__WORK TO BE COMPLETED__: Search the entries below for "bstart" and copy each matching line.

----- GIVEN RECORDS -----

Context: an optimization exercise on an open-source flow, tuned for small area, a short achievable clock period and few clock cycles. The choices shown serve that exercise and are no tape-out recipe.
Only simulation tests tie the RTL to the original design; equivalence was not proved.

Design fwdkm_seq, start of the top module:
module fwdkm_seq #(
  parameter int unsigned NJ    = 3,
  parameter int unsigned ANG_W = 32,
  parameter int unsigned COS_W = 32,
  parameter int unsigned LEN_W = 16,
  parameter int unsigned ACC_W = 64
) (
  input  logic                 clk,
  input  logic                reset,
  input  logic                in_valid,
  output logic                in_ready,
  input  logic [ANG_W-1:0]    yaw_ang,
  input  logic [NJ*ANG_W-1:0] jnt_ang,
  input  logic [NJ*ANG_W-1:0] jnt_off,
  input  logic [NJ*LEN_W-1:0] link_len,
  input  logic [LEN_W-1:0]    base_h,
  output logic                cos_req_valid,
  input  logic                cos_req_ready,
  output logic [ANG_W-1:0]    cos_req_angle,
  input  logic                cos_rsp_valid,
  input  logic [COS_W-1:0]    cos_rsp_data,
  output logic                out_valid,
  input  logic                out_ready,
  output logic [ACC_W-1:0]    pos_x,
  output logic [ACC_W-1:0]    pos_y,
  output logic [ACC_W-1:0]    pos_z,
  output logic                busy
);
  localparam int unsigned RW = 50;
  localparam int unsigned PW = 51;
  localparam int unsigned ZW = 56;
  logic       occ_q;       
  logic       act_q;       
  ...
Size in the first run: about 5100 cells after synthesis, roughly 550 I/O pins.
export LEC_CHECK = 0
export CAP_MARGIN = 20
export CORE_MARGIN = 5
export CORE_UTILIZATION = 40
export CTS_BUF_LIST = sky130_fd_sc_hd__clkbuf_8
export CTS_CLUSTER_DIAMETER = 80
export CTS_CLUSTER_SIZE = 15
export SLEW_MARGIN = 20
export SYNTH_HIERARCHICAL = 1
export TNS_END_PERCENT = 0
create_clock -name core_clock -period 13.0 [get_ports {clk}]
standard.sh (not shown) runs the stock make flow with config.mk's settings and CLKGATE_MAP_FILE= SYNTH_SCRIPT=/design/flow/synth_recipe.tcl, a recipe that flattens the netlist after the stock synthesis.
==> flow/flow/run.sh <==
#!/bin/bash
set -euo pipefail
bash standard.sh SETUP_SLACK_MARGIN=7.5 'BUFFER_PORTS_ARGS=-buffer_cell sky130_fd_sc_hd__buf_1' finish > standard_flow.log 2>&1
Testbench counts at the start, summed over its fixed seeds: cycles 3,144.
==> next run, changes <==
--- a/flow/design.v
+++ b/flow/design.v
@@ -60,23 +60,23 @@
   assign cos_req_valid = en_q && (!outst_q || cos_rsp_valid);
   assign req_fire      = cos_req_valid && cos_req_ready;
   assign ans           = cos_rsp_valid && outst_q;
   assign rsp_k         = q_q - 3'd1;
   logic ans6, ans7, pos_free, bstart, blast, first;
   assign ans6     = ans && rsp_k == 3'd6;
   assign ans7     = ans && rsp_k == 3'd7;
   assign pos_free = !bbusy_q && (!ov_q || out_ready);
   assign bstart   = (ans7 || bpend_q) && pos_free;
   assign blast    = (bcnt_q == 3'd5);
   assign first    = (bcnt_q == 3'd0);
-  logic       act_d, pend_d, bpend_d, bbusy_d, ov_d, gate_d;
+  logic       act_d, pend_d, bpend_d, bbusy_d, ov_d, gate_d, outst_d;
   logic [2:0] q_d, bcnt_d;
   always_comb begin
     q_d    = req_fire ? q_q + 3'd1 : q_q;
     act_d  = act_q;
     pend_d = pend_q;
     if (req_fire && q_q == 3'd7) begin
       act_d  = pend_q || accept;
       pend_d = 1'b0;
     end else if (accept) begin
       if (act_q) pend_d = 1'b1;
       else       act_d  = 1'b1;
@@ -86,24 +86,25 @@
     bcnt_d  = bcnt_q;
     if (bstart) begin
       bbusy_d = 1'b1;
       bcnt_d  = '0;
     end else if (bbusy_q) begin
       bcnt_d = bcnt_q + 3'd1;
       if (blast) bbusy_d = 1'b0;
     end
     ov_d = ov_q;
     if (bbusy_q && blast)       ov_d = 1'b1;
     else if (ov_q && out_ready) ov_d = 1'b0;
+    outst_d = req_fire ? 1'b1 : (ans ? 1'b0 : outst_q);
     gate_d = 1'b1;
-    if (q_d == 3'd0) gate_d = !bpend_d;
+    if (q_d == 3'd0) gate_d = !bpend_d && (!outst_d || (!bbusy_d && !ov_d));
     else if (q_d[2:1] == 2'b11) gate_d = !bpend_d && (!bbusy_d || bcnt_d >= 3'd4);
   end
   always_ff @(posedge clk or posedge reset) begin
     if (reset) begin
       occ_q   <= 1'b0;
       act_q   <= 1'b0;
       pend_q  <= 1'b0;
       q_q     <= '0;
       en_q    <= 1'b0;
       asel_q  <= 1'b1;
       outst_q <= 1'b0;
@@ -115,24 +116,23 @@
       bbusy_q <= 1'b0;
       bcnt_q  <= '0;
       ov_q    <= 1'b0;
     end else begin
       if (accept) occ_q <= 1'b1;
       else if (ans && rsp_k == 3'd5) occ_q <= 1'b0;
       act_q   <= act_d;
       pend_q  <= pend_d;
       q_q     <= q_d;
       en_q    <= act_d && gate_d;
       asel_q  <= (q_d[2:1] == 2'd0);
-      if (req_fire)  outst_q <= 1'b1;
-      else if (ans)  outst_q <= 1'b0;
+      outst_q <= outst_d;
       mac_v_q <= ans && (rsp_k <= 3'd5);
       if (ans) begin
         mac_z_q <= (rsp_k == 3'd0);
         mac_b_q <= (rsp_k == 3'd1);
         mac_a_q <= (rsp_k == 3'd1 || rsp_k == 3'd3);
       end
       bpend_q <= bpend_d;
       bbusy_q <= bbusy_d;
       bcnt_q  <= bcnt_d;
       ov_q    <= ov_d;
     end
@@ -145,23 +145,23 @@
       yw_q <= yaw_ang;
       bh_q <= base_h;
     end
     if (accept) begin
       l1_q <= link_len[31:16];
       l2_q <= link_len[47:32];
     end else if (mac_v_q && mac_a_q) begin
       l1_q <= l2_q;
     end
     if (req_fire && q_q[0] && q_q != 3'd7)
       ra_q <= (q_q == 3'd5) ? yw_q : abase + (q_q[1] ? s2_q : s1_q);
-    creg_q <= cos_rsp_data;
+    creg_q <= (ans && rsp_k <= 3'd5) ? cos_rsp_data : '0;
   end
   logic [8:0]  bm_one;
   logic [7:0]  bm_two, bm_neg;
   logic [15:0] lnext;
   logic [8:0]  bn_one, bn_two, bn_neg;
   assign lnext = accept ? link_len[15:0] : l1_q;
   always_comb begin
     logic [17:0] lx;
     lx = {1'b0, lnext, 1'b0};
     for (int j = 0; j < 9; j++) begin
       bn_one[j] = lx[2*j+1] ^ lx[2*j];
@@ -170,31 +170,30 @@
     end
   end
   always_ff @(posedge clk) begin
     if (accept || (mac_v_q && mac_a_q)) begin
       bm_one <= bn_one;
       bm_two <= bn_two[7:0];
       bm_neg <= bn_neg[7:0];
     end
   end
   logic [RW-1:0] acc_in, mac_sum;
   always_comb begin
-    if (mac_z_q)      acc_in = '0;
+    if (!mac_v_q)     acc_in = x_q;
+    else if (mac_z_q) acc_in = '0;
     else if (mac_b_q) acc_in = {4'd0, bh_q, 30'd0};
-    else                      acc_in = y_q;
+    else              acc_in = y_q;
   end
   always_ff @(posedge clk) begin
-    if (mac_v_q) begin
-      x_q <= mac_sum;
-      y_q <= x_q;
-    end
+    x_q <= mac_sum;
+    if (mac_v_q) y_q <= x_q;
   end
   logic [2:0] yz_one, yz_two, yz_neg, yx_one, yx_two, yx_neg;
   logic [6:0] wz, wx;
   logic [2:0] nz_one, nz_two, nz_neg, nx_one, nx_two, nx_neg;
   assign wz = ans6 ? {cos_rsp_data[5:0], 1'b0} : c6_q[11:5];
   assign wx = ans7 ? {cos_rsp_data[5:0], 1'b0} : c7_q[11:5];
   always_comb begin
     for (int j = 0; j < 3; j++) begin
       nz_one[j] = wz[2*j+1] ^ wz[2*j];
       nz_two[j] = (wz[2*j+2] & ~wz[2*j+1] & ~wz[2*j]) | (~wz[2*j+2] & wz[2*j+1] & wz[2*j]);
       nz_neg[j] = wz[2*j+2] & ~(wz[2*j+1] & wz[2*j]);
Die area decreases by 0.46%.
Cell area is about the same.
Non-clock buffer count is higher by 18.
Utilization stays flat.
Routed wire length barely changes.
Clock skew came out lower by 0.0044 ns.
Register-to-register slack improves by 0.22 ns.
Worst setup slack improved by 0.16 ns.
Clock-buffer cell count rose by 5.
Via count is higher by 1.8%.
Cell count rose by 1.2%.
Synthesized area went down by 0.48%.
Testbench counts after the change, summed over its fixed seeds: cycles 3,144.


fwdkm_seq, a different RTL version from the one above (not shown whole).
Size: ~670 flip-flops, roughly 550 I/O pins.
==> flow/design.v (excerpt) <==
module fwdkm_seq #(
  parameter int unsigned NJ    = 3,
  parameter int unsigned ANG_W = 32,
  parameter int unsigned COS_W = 32,
  parameter int unsigned LEN_W = 16,
  parameter int unsigned ACC_W = 64
) (
  input  logic                 clk,
  input  logic                reset,
  input  logic                in_valid,
  output logic                in_ready,
  input  logic [ANG_W-1:0]    yaw_ang,
  input  logic [NJ*ANG_W-1:0] jnt_ang,
  input  logic [NJ*ANG_W-1:0] jnt_off,
  input  logic [NJ*LEN_W-1:0] link_len,
  input  logic [LEN_W-1:0]    base_h,
  output logic                cos_req_valid,
  input  logic                cos_req_ready,
  output logic [ANG_W-1:0]    cos_req_angle,
  input  logic                cos_rsp_valid,
  input  logic [COS_W-1:0]    cos_rsp_data,
  output logic                out_valid,
  input  logic                out_ready,
  output logic [ACC_W-1:0]    pos_x,
  output logic [ACC_W-1:0]    pos_y,
  output logic [ACC_W-1:0]    pos_z,
  output logic                busy
);
==> flow/config.mk <==
export PLATFORM = sky130hd
export DESIGN_NAME = fwdkm_seq
export DESIGN_NICKNAME = fwdkm_seq
export VERILOG_FILES = /design/flow/design.v
export SDC_FILE = /design/flow/constraint.sdc
export NUM_CORES = 4
export LEC_CHECK = 0
export CAP_MARGIN = 20
export CORE_MARGIN = 2
export CORE_UTILIZATION = 40
export SLEW_MARGIN = 20
export SYNTH_HIERARCHICAL = 1
==> flow/constraint.sdc <==
create_clock -name core_clock -period 13.0 [get_ports {clk}]
set_input_delay 2.6000 -clock core_clock [delete_from_list [all_inputs] [get_ports {clk}]]
set_output_delay 2.6000 -clock core_clock [all_outputs]
set_load 0.01 [all_outputs]
==> flow/flow/run.sh <==
#!/bin/bash
set -euo pipefail
bash standard.sh SETUP_SLACK_MARGIN=7.5 finish > standard_flow.log 2>&1
Testbench counts at the start, summed over its fixed seeds: cycles 3,144.
Then changed:
--- a/flow/design.v
+++ b/flow/design.v
@@ -26,25 +26,27 @@
   output logic [ACC_W-1:0]    pos_z,
   output logic                busy
 );
   localparam int unsigned RW = 50;
   localparam int unsigned PW = 51;
   localparam int unsigned ZW = 56;
   logic       occ_q;       
   logic       act_q;       
   logic       pend_q;      
   logic [2:0] q_q;         
   logic       outst_q;     
   logic       mac_v_q;     
-  logic [2:0] mac_k_q;
+  logic       mac_z_q;     
+  logic       mac_b_q;     
+  logic       mac_a_q;     
   logic       bpend_q;     
   logic       bbusy_q;     
   logic [2:0] bcnt_q;      
   logic       ov_q;        
   logic [31:0]   f0_q, s1_q, s2_q, yw_q, ra_q;
   logic [15:0]   l1_q, l2_q, bh_q;
   logic [31:0]   creg_q, c6_q, c7_q;
   logic [RW-1:0] x_q, y_q, ry_q, py_q;
   logic [ZW-1:0] pz_q, px_q;
   logic accept, req_fire, ans;
   logic [31:0] in_s0, in_s1, in_s2;    
   logic [2:0] rsp_k;
@@ -97,90 +99,96 @@
     else if (q_d[2:1] == 2'b11) gate_d = !bpend_d && (!bbusy_d || bcnt_d >= 3'd4);
   end
   always_ff @(posedge clk or posedge reset) begin
     if (reset) begin
       occ_q   <= 1'b0;
       act_q   <= 1'b0;
       pend_q  <= 1'b0;
       q_q     <= '0;
       en_q    <= 1'b0;
       asel_q  <= 1'b1;
       outst_q <= 1'b0;
       mac_v_q <= 1'b0;
-      mac_k_q <= '0;
+      mac_z_q <= 1'b0;
+      mac_b_q <= 1'b0;
+      mac_a_q <= 1'b0;
       bpend_q <= 1'b0;
       bbusy_q <= 1'b0;
       bcnt_q  <= '0;
       ov_q    <= 1'b0;
     end else begin
       if (accept) occ_q <= 1'b1;
       else if (ans && rsp_k == 3'd5) occ_q <= 1'b0;
       act_q   <= act_d;
       pend_q  <= pend_d;
       q_q     <= q_d;
       en_q    <= act_d && gate_d;
       asel_q  <= (q_d[2:1] == 2'd0);
       if (req_fire)  outst_q <= 1'b1;
       else if (ans)  outst_q <= 1'b0;
       mac_v_q <= ans && (rsp_k <= 3'd5);
-      if (ans) mac_k_q <= rsp_k;
+      if (ans) begin
+        mac_z_q <= (rsp_k == 3'd0);
+        mac_b_q <= (rsp_k == 3'd1);
+        mac_a_q <= (rsp_k == 3'd1 || rsp_k == 3'd3);
+      end
       bpend_q <= bpend_d;
       bbusy_q <= bbusy_d;
       bcnt_q  <= bcnt_d;
       ov_q    <= ov_d;
     end
   end
   always_ff @(posedge clk) begin
     if (accept) begin
       f0_q <= in_s0;
       s1_q <= in_s1;
       s2_q <= in_s2;
       yw_q <= yaw_ang;
       bh_q <= base_h;
     end
     if (accept) begin
       l1_q <= link_len[31:16];
       l2_q <= link_len[47:32];
-    end else if (mac_v_q && (mac_k_q == 3'd1 || mac_k_q == 3'd3)) begin
+    end else if (mac_v_q && mac_a_q) begin
       l1_q <= l2_q;
     end
     if (req_fire && q_q[0] && q_q != 3'd7)
       ra_q <= (q_q == 3'd5) ? yw_q : abase + (q_q[1] ? s2_q : s1_q);
     creg_q <= cos_rsp_data;
   end
   logic [8:0]  bm_one;
   logic [7:0]  bm_two, bm_neg;
   logic [15:0] lnext;
   logic [8:0]  bn_one, bn_two, bn_neg;
   assign lnext = accept ? link_len[15:0] : l1_q;
   always_comb begin
     logic [17:0] lx;
     lx = {1'b0, lnext, 1'b0};
     for (int j = 0; j < 9; j++) begin
       bn_one[j] = lx[2*j+1] ^ lx[2*j];
       bn_two[j] = (lx[2*j+2] & ~lx[2*j+1] & ~lx[2*j]) | (~lx[2*j+2] & lx[2*j+1] & lx[2*j]);
       bn_neg[j] = lx[2*j+2] & ~(lx[2*j+1] & lx[2*j]);
     end
   end
   always_ff @(posedge clk) begin
-    if (accept || (mac_v_q && (mac_k_q == 3'd1 || mac_k_q == 3'd3))) begin
+    if (accept || (mac_v_q && mac_a_q)) begin
       bm_one <= bn_one;
       bm_two <= bn_two[7:0];
       bm_neg <= bn_neg[7:0];
     end
   end
   logic [RW-1:0] acc_in, mac_sum;
   always_comb begin
-    if (mac_k_q == 3'd0)      acc_in = '0;
-    else if (mac_k_q == 3'd1) acc_in = {4'd0, bh_q, 30'd0};
+    if (mac_z_q)      acc_in = '0;
+    else if (mac_b_q) acc_in = {4'd0, bh_q, 30'd0};
     else                      acc_in = y_q;
   end
   always_ff @(posedge clk) begin
     if (mac_v_q) begin
       x_q <= mac_sum;
       y_q <= x_q;
     end
   end
   logic [2:0] yz_one, yz_two, yz_neg, yx_one, yx_two, yx_neg;
   logic [6:0] wz, wx;
   logic [2:0] nz_one, nz_two, nz_neg, nx_one, nx_two, nx_neg;
   assign wz = ans6 ? {cos_rsp_data[5:0], 1'b0} : c6_q[11:5];
=> The changed run passed the timing, DRC and antenna checks. Global-route usage is lower by 0.25 points. Synthesized cell count is lower by 1.9%. Core utilization rose by 0.45 points. Design area rises by 0.93%.
Testbench counts after the change, summed over its fixed seeds: cycles 3,144.

==> port drivers added, routing unchanged <==
Ports are ideal in the flow. The routed layouts listed here were re-timed in OpenROAD. Step 1: set_driving_cell puts a clkbuf_16 on clk and a buf_2 on each other input, an assumption about the parent block. Step 2 moves the port delays by t, midway between the first and last clock arrival at a register: inputs arrive t later, outputs are due t later. That takes back most of the time a late clock gives input paths. a / b / c = ideal / step 1 / step 2; a / b = the first two.
| run | t, ns | setup slack, ns | hold slack, ns | worst register clock-pin slew, ns |
|---|---|---|---|---|
| the first run of note 1 | 0.846 | 7.091 / 7.014 / 6.913 | 0.448 / 0.448 / 0.448 | 0.11 / 0.11 |
| the second run of note 1 | 0.859 | 7.249 / 7.137 / 6.755 | 0.458 / 0.458 / 0.458 | 0.12 / 0.12 |
| the first run of note 2 | 0.780 | 7.113 / 7.113 / 6.913 | 0.415 / 0.415 / 0.415 | 0.07 / 0.07 |
| the second run of note 2 | 0.784 | 7.106 / 7.106 / 6.820 | 0.446 / 0.446 / 0.446 | 0.06 / 0.06 |
After both steps every run listed still meets setup and hold. For the second run of note 1, which loses most, drivers alone change the setup slack by -0.112 ns; drivers and shift together by -0.494 ns.
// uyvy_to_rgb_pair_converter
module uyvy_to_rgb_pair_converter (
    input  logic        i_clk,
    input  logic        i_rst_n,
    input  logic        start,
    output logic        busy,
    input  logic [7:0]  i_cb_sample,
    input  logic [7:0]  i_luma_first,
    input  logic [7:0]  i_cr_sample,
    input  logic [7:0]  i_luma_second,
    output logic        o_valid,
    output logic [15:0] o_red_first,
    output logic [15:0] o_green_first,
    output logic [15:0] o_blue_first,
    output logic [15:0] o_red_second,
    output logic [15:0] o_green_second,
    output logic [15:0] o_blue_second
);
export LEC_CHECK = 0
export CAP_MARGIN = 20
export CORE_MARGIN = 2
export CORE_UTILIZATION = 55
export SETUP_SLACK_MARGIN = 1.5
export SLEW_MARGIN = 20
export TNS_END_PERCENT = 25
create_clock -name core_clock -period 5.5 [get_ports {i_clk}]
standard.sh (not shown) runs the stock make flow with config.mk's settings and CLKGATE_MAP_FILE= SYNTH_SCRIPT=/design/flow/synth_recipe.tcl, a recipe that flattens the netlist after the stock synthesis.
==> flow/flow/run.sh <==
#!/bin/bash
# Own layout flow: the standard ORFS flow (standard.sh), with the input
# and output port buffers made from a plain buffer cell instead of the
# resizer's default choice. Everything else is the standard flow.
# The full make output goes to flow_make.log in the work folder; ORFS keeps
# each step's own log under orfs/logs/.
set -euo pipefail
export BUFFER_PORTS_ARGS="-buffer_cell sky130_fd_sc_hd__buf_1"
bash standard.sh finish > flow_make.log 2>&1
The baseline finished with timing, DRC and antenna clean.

-----

__TASK RESPONSE__:
   logic ans6, ans7, pos_free, bstart, blast, first;
   assign bstart   = (ans7 || bpend_q) && pos_free;
     if (bstart) begin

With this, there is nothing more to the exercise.